- [Aim of the task]: If a line in the listing includes the word "group", copy it out.

- [Records provided]:
#####

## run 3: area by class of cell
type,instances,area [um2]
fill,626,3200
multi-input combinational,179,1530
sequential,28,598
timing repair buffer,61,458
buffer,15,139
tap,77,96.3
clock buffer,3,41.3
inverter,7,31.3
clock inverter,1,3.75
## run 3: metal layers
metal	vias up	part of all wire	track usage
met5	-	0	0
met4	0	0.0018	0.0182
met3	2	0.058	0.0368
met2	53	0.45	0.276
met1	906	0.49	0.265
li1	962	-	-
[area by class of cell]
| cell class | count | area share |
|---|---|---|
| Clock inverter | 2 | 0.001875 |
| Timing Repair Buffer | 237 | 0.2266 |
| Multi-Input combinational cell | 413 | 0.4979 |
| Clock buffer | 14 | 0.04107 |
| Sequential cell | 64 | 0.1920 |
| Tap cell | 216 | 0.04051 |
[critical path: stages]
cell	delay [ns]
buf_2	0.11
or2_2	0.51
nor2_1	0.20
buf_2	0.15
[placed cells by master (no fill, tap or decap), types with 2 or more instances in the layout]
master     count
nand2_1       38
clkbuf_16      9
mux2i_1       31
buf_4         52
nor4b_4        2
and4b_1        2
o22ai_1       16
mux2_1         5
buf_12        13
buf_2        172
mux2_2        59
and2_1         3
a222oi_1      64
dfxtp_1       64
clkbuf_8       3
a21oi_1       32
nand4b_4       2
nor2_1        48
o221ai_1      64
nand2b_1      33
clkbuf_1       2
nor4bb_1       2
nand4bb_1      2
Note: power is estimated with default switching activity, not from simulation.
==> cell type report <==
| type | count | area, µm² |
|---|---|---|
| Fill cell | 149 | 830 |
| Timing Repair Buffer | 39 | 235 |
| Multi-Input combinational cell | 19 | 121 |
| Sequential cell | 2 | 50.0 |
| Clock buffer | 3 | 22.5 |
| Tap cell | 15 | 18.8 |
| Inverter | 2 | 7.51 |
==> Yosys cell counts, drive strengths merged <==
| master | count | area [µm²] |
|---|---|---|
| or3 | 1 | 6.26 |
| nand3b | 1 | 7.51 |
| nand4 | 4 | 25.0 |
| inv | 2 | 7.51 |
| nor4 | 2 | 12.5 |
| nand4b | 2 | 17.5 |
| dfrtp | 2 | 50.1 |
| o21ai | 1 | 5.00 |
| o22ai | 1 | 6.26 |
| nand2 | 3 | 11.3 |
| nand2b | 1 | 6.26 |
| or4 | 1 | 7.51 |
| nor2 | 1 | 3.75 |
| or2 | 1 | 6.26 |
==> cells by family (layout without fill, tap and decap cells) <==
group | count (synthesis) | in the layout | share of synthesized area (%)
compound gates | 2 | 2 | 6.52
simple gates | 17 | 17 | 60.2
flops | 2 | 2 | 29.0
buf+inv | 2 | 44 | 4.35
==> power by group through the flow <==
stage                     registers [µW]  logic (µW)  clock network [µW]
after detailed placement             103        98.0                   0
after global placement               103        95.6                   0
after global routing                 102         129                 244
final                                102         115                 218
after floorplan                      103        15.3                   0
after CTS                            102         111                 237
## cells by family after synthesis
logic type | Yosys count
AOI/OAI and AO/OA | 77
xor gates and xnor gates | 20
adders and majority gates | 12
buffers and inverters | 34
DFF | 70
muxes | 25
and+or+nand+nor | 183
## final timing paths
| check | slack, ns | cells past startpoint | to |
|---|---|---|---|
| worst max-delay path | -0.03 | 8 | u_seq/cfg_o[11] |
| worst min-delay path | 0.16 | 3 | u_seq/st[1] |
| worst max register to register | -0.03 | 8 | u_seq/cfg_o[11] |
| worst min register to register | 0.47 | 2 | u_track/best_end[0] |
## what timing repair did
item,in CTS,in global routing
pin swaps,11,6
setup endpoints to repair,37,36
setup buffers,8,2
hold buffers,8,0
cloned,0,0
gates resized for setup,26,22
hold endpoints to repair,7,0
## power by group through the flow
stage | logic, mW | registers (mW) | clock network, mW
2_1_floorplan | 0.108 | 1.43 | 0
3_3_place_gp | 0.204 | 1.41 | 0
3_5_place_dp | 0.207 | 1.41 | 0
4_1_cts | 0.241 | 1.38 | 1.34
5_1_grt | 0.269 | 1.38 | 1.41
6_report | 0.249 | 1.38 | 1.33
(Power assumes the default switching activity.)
**src/rtl/membus_pkg.sv**
```systemverilog
package membus_pkg;

    localparam int ADDR_W        = 16;
    localparam int DATA_W        = 8;
    localparam int HI_W          = ADDR_W - DATA_W;
    localparam int LATCH_HALVES  = 4;
    localparam int STROBE_HALVES = 3;
    localparam int MAX_HALVES    = (LATCH_HALVES > STROBE_HALVES) ? LATCH_HALVES : STROBE_HALVES;
    localparam int CNT_W         = $clog2(MAX_HALVES);

    localparam logic [ADDR_W-1:0] INT_PROG_LAST = 16'h3FFF;
    localparam logic [DATA_W-1:0] STUB_SALT     = 8'h5A;

    typedef enum logic [1:0] {
        K_FETCH = 2'd0,
        K_READ  = 2'd1,
        K_WRITE = 2'd2,
        K_READ2 = 2'd3
    } kind_e;

    typedef enum logic [1:0] {
        ST_IDLE   = 2'd0,
        ST_LATCH  = 2'd1,
        ST_STROBE = 2'd2,
        ST_DONE   = 2'd3
    } seq_e;

    typedef struct packed {
        kind_e             kind;
        logic [ADDR_W-1:0] addr;
        logic [DATA_W-1:0] wdata;
    } req_t;

    typedef struct packed {
        logic              ale;
        logic              rd_n;
        logic              wr_n;
        logic              ad_oe;
        logic [DATA_W-1:0] ad_out;
        logic [HI_W-1:0]   a_hi;
    } pins_t;

    localparam pins_t PINS_RESET = '{ale: 1'b0, rd_n: 1'b1, wr_n: 1'b1, ad_oe: 1'b0,
                                     ad_out: '0, a_hi: '0};

    function automatic logic is_write(kind_e k);
        return k == K_WRITE;
    endfunction

    function automatic logic [DATA_W-1:0] rom_stub(logic [ADDR_W-1:0] a);
        return a[DATA_W-1:0] ^ a[ADDR_W-1:DATA_W] ^ STUB_SALT;
    endfunction

    // Pin levels for a given sequencer position; registered by the caller.
    function automatic pins_t pins_for(seq_e st, logic [CNT_W-1:0] cnt, req_t r, logic ext);
        pins_t p;
        logic  wr;
        wr       = is_write(r.kind);
        p        = PINS_RESET;
        p.a_hi   = r.addr[ADDR_W-1:DATA_W];
        case (st)
            ST_LATCH: begin
                p.ale    = (cnt < CNT_W'(LATCH_HALVES - 1));
                p.ad_oe  = 1'b1;
                p.ad_out = r.addr[DATA_W-1:0];
            end
            ST_STROBE: begin
                p.rd_n   = wr;
                p.wr_n   = !wr;
                p.ad_oe  = wr;
                p.ad_out = wr ? r.wdata : '0;
            end
            ST_DONE: begin
                p.ad_oe  = wr && ext;
                p.ad_out = (wr && ext) ? r.wdata : '0;
            end
            default: ;
        endcase
        return p;
    endfunction

endpackage

```
**src/rtl/membus_route.sv**
```systemverilog
module membus_route
    import membus_pkg::*;
(
    input  kind_e             kind,
    input  logic [ADDR_W-1:0] addr,
    input  logic              int_prog_en,
    output logic              go_ext,
    output logic [DATA_W-1:0] stub_data
);

    logic in_int_window;

    always_comb begin
        in_int_window = (addr <= INT_PROG_LAST);
        go_ext        = !((kind == K_FETCH) && int_prog_en && in_int_window);
        stub_data     = rom_stub(addr);
    end

endmodule

```
**src/rtl/membus_seq.sv**
```systemverilog
module membus_seq
    import membus_pkg::*;
(
    input  logic             clk,
    input  logic             rst,
    input  logic             start,
    input  logic             go_ext,
    output seq_e             st,
    output logic [CNT_W-1:0] cnt,
    output seq_e             st_d,
    output logic [CNT_W-1:0] cnt_d
);

    localparam logic [CNT_W-1:0] LATCH_LAST  = CNT_W'(LATCH_HALVES - 1);
    localparam logic [CNT_W-1:0] STROBE_LAST = CNT_W'(STROBE_HALVES - 1);

    always_comb begin
        st_d  = st;
        cnt_d = cnt;
        case (st)
            ST_IDLE: begin
                if (start) begin
                    st_d  = go_ext ? ST_LATCH : ST_DONE;
                    cnt_d = '0;
                end
            end
            ST_LATCH: begin
                if (cnt == LATCH_LAST) begin
                    st_d  = ST_STROBE;
                    cnt_d = '0;
                end else begin
                    cnt_d = cnt + 1'b1;
                end
            end
            ST_STROBE: begin
                if (cnt == STROBE_LAST) begin
                    st_d  = ST_DONE;
                    cnt_d = '0;
                end else begin
                    cnt_d = cnt + 1'b1;
                end
            end
            default: begin
                st_d  = ST_IDLE;
                cnt_d = '0;
            end
        endcase
    end

    always_ff @(posedge clk) begin
        if (rst) begin
            st  <= ST_IDLE;
            cnt <= '0;
        end else begin
            st  <= st_d;
            cnt <= cnt_d;
        end
    end

endmodule

```
**src/rtl/membus_pins.sv**
```systemverilog
module membus_pins
    import membus_pkg::*;
(
    input  logic              clk,
    input  logic              rst,
    input  seq_e              st_d,
    input  logic [CNT_W-1:0]  cnt_d,
    input  req_t              req_d,
    input  logic              ext_d,
    input  seq_e              st,
    input  logic [CNT_W-1:0]  cnt,
    input  req_t              req_q,
    input  logic              start,
    input  logic              go_ext,
    input  logic [DATA_W-1:0] stub_data,
    input  logic [DATA_W-1:0] ad_in,
    output pins_t             pins_q,
    output logic              done_q,
    output logic [DATA_W-1:0] rdata_q
);

    localparam logic [CNT_W-1:0] STROBE_LAST = CNT_W'(STROBE_HALVES - 1);

    logic capture_ext;
    logic capture_int;

    always_comb begin
        capture_ext = (st == ST_STROBE) && (cnt == STROBE_LAST) && !is_write(req_q.kind);
        capture_int = start && !go_ext;
    end

    always_ff @(posedge clk) begin
        if (rst) begin
            pins_q  <= PINS_RESET;
            done_q  <= 1'b0;
            rdata_q <= '0;
        end else begin
            pins_q <= pins_for(st_d, cnt_d, req_d, ext_d);
            done_q <= (st_d == ST_DONE);
            if (capture_int) begin
                rdata_q <= stub_data;
            end else if (capture_ext) begin
                rdata_q <= ad_in;
            end
        end
    end

endmodule

```
**src/rtl/membus_if.sv**
```systemverilog
module membus_if
    import membus_pkg::*;
(
    input  logic              clk,
    input  logic              rst,
    input  logic              req_valid,
    input  logic [1:0]        req_kind,
    input  logic [ADDR_W-1:0] req_addr,
    input  logic [DATA_W-1:0] req_wdata,
    input  logic              int_prog_en,
    output logic              done,
    output logic [DATA_W-1:0] rdata,
    output logic              ale,
    output logic              rd_n,
    output logic              wr_n,
    output logic [DATA_W-1:0] ad_out,
    output logic              ad_oe,
    input  logic [DATA_W-1:0] ad_in,
    output logic [HI_W-1:0]   a_hi
);

    kind_e             kind_in;
    req_t              req_q;
    req_t              req_d;
    logic              ext_q;
    logic              ext_d;
    seq_e              st;
    seq_e              st_d;
    logic [CNT_W-1:0]  cnt;
    logic [CNT_W-1:0]  cnt_d;
    logic              start;
    logic              go_ext;
    logic [DATA_W-1:0] stub_data;
    pins_t             pins_q;

    assign kind_in = kind_e'(req_kind);
    assign start   = req_valid && (st == ST_IDLE);

    membus_route u_route (
        .kind        (kind_in),
        .addr        (req_addr),
        .int_prog_en (int_prog_en),
        .go_ext      (go_ext),
        .stub_data   (stub_data)
    );

    membus_seq u_seq (
        .clk    (clk),
        .rst    (rst),
        .start  (start),
        .go_ext (go_ext),
        .st     (st),
        .cnt    (cnt),
        .st_d   (st_d),
        .cnt_d  (cnt_d)
    );

    always_comb begin
        req_d = req_q;
        ext_d = ext_q;
        if (start) begin
            req_d.kind  = kind_in;
            req_d.addr  = req_addr;
            req_d.wdata = req_wdata;
            ext_d       = go_ext;
        end
    end

    always_ff @(posedge clk) begin
        if (rst) begin
            req_q <= '{kind: K_FETCH, addr: '0, wdata: '0};
            ext_q <= 1'b0;
        end else begin
            req_q <= req_d;
            ext_q <= ext_d;
        end
    end

    membus_pins u_pins (
        .clk       (clk),
        .rst       (rst),
        .st_d      (st_d),
        .cnt_d     (cnt_d),
        .req_d     (req_d),
        .ext_d     (ext_d),
        .st        (st),
        .cnt       (cnt),
        .req_q     (req_q),
        .start     (start),
        .go_ext    (go_ext),
        .stub_data (stub_data),
        .ad_in     (ad_in),
        .pins_q    (pins_q),
        .done_q    (done),
        .rdata_q   (rdata)
    );

    assign ale    = pins_q.ale;
    assign rd_n   = pins_q.rd_n;
    assign wr_n   = pins_q.wr_n;
    assign ad_oe  = pins_q.ad_oe;
    assign ad_out = pins_q.ad_out;
    assign a_hi   = pins_q.a_hi;

endmodule

```
**config.mk**
```make
export PLATFORM = sky130hd
export DESIGN_NAME = membus_if
export DESIGN_NICKNAME = d
export VERILOG_FILES = /design/src/rtl/membus_pkg.sv /design/src/rtl/membus_route.sv /design/src/rtl/membus_seq.sv /design/src/rtl/membus_pins.sv /design/src/rtl/membus_if.sv
export SDC_FILE = /design/constraint.sdc
export NUM_CORES = 1
export LEC_CHECK = 0
export ABC_AREA = 1
export BUFFER_PORTS_ARGS = -buffer_cell sky130_fd_sc_hd__buf_2
export CORE_MARGIN = 10
export CORE_UTILIZATION = 45
export CTS_CLUSTER_SIZE = 8
export DETAILED_ROUTE_END_ITERATION = 8
export PLACE_DENSITY = 0.71
export SYNTH_ARGS = -nofsm -noshare
export SYNTH_HDL_FRONTEND = slang
export SYNTH_SLANG_ARGS = --single-unit
```
**constraint.sdc**
```tcl
create_clock -name clk -period 1.8 [get_ports clk]
set_clock_uncertainty 0.1 [all_clocks]
set_input_delay 0.09 -clock clk [delete_from_list [all_inputs] [get_ports clk]]
set_output_delay 0.09 -clock clk [all_outputs]
set_load 0.02 [all_outputs]
```
==> run metrics <==
status complete, no violations; Fin. Hold Viols 0; CTS root buffer clkbuf_8; CTS Buf Count 5; Slew Limit Fails 0; clock share of power 36.5%; Finished Layout Cells 460; Seq/Total Area, Yosys 44.7%; Setup Viol. Count Final 0; core area 5070 sq um; CP max FO 16; Via Count 2167; first-pass GRT wire length 10.2 mm; worst slew pin tran 0.358 ns; max-cap viol count 0; Critical Path Source Type flip-flop; VDD IR-drop max 0.493 mV; number of H-tree levels 2; register share of total power 47.1%; Most used DFF post-synth dfxtp_1; Lkg Pwr 0.00146 uW; initial antenna violation count 0; Top delay family on crit path simple AND/OR/NAND/NOR gates; crit end category flip-flop; unrepaired setup endpoints after global routing no; Area Growth Syn to Fin 28.9%; worst skew pair latency 0.31 ns; HP Class in -> reg; clock-pin slew on the worst setup and hold paths 0.10 ns; grt total ovfl 0; CTS Buffer Depth 2; period utilization 89.8%; CP bufs+invs 2; Setup CP Type reg -> reg; total global-route track usage 14.5%; ys async rst share 0%; CTS tree done; Routed Antenna Nets 0; Num Clock Sinks 52; part of the power in combinational logic 16.4%; Pre-antenna DRT Iters 5; residual DRC count 0; Syn Area/Cell 7.57 sq um; leading cell type in the layout, fill and taps excluded nand2_1; CP max-delay cell dfxtp_1; commonest cells after routing, fill and taps aside nand2_1 (68), buf_2 (66), dfxtp_1 (52), nor2_1 (31); Ports 67; Wirelength per Cell 13.2 um; initial core utilization 45.9%; Tmin final 1.62 ns; Switching Share 26.4%; Worst Path Arrival 1.76 ns; GP Congestion 0.927; die width 92.0 um; Post-synth EDFFs 0; vias in the first global route 2104; num rows 26; worst relative slew slack 76.2%; vias per cell 4.71; Detailed Route WL 6.09 mm; ANT cells 0; Cell Int Power 1940 uW; slowest stage delay, CP 0.38 ns; sw power 694 uW; setup TNS 0 ns; Cell variety after synth 27; CP dominant cell by count nand2_1; Worst Path Required 1.94 ns; YS warnings 0; die height 92.0 um; Fmax 618 MHz; area leader, netlist dfxtp_1; HPWL Detailed 4.44 mm; share of the synthesized area in the top cell type 44.7%; die area 8460 sq um; placed instance count 432; First DRT Iteration DRCs 120; share of cells above drive strength 1 25.4%; #FFs+latches synth 52; Post-Syn Area 2330 sq um; Fill cells 487; Pwr Density 877 nW/um^2; worst-path cell chain nor2_4 > nand2_4 > clkinv_1 > buf_4 > nand2_1 > nand2_1 > nand2_1 > a21oi_1; Port Buffer Count 66; Area contributors post-synth dfxtp_1 (45%), nand2_1 (11%), a21oi_1 (6.4%), nor2_1 (5.0%), inv_1 (4.8%); largest net degree at the start of global routing 19; Total Nets Final 431; Syn Nets 350; Post-Syn Instances 308
--- src/rtl/crt_pkg.sv ---
package crt_pkg;
    typedef enum logic [1:0] {
        MD_OFF     = 2'd0,
        MD_RELOAD  = 2'd1,
        MD_CAPTURE = 2'd2,
        MD_BAUD    = 2'd3
    } crt_mode_e;

    typedef enum logic {
        DS_LOW  = 1'b0,
        DS_HIGH = 1'b1
    } crt_det_e;

    localparam logic [1:0] WA_COUNT  = 2'd0;
    localparam logic [1:0] WA_RELOAD = 2'd1;
    localparam logic [1:0] WA_CLEAR  = 2'd2;
endpackage

--- src/rtl/crt_mode_sel.sv ---
module crt_mode_sel
    import crt_pkg::*;
(
    input  logic      run,
    input  logic      cap_sel,
    input  logic      baud_rx,
    input  logic      baud_tx,
    output crt_mode_e mode
);
    always_comb begin
        if (!run) begin
            mode = MD_OFF;
        end else if (baud_rx || baud_tx) begin
            mode = MD_BAUD;
        end else if (cap_sel) begin
            mode = MD_CAPTURE;
        end else begin
            mode = MD_RELOAD;
        end
    end
endmodule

#####

- [The completed task]:
group | count (synthesis) | in the layout | share of synthesized area (%)
==> power by group through the flow <==
## power by group through the flow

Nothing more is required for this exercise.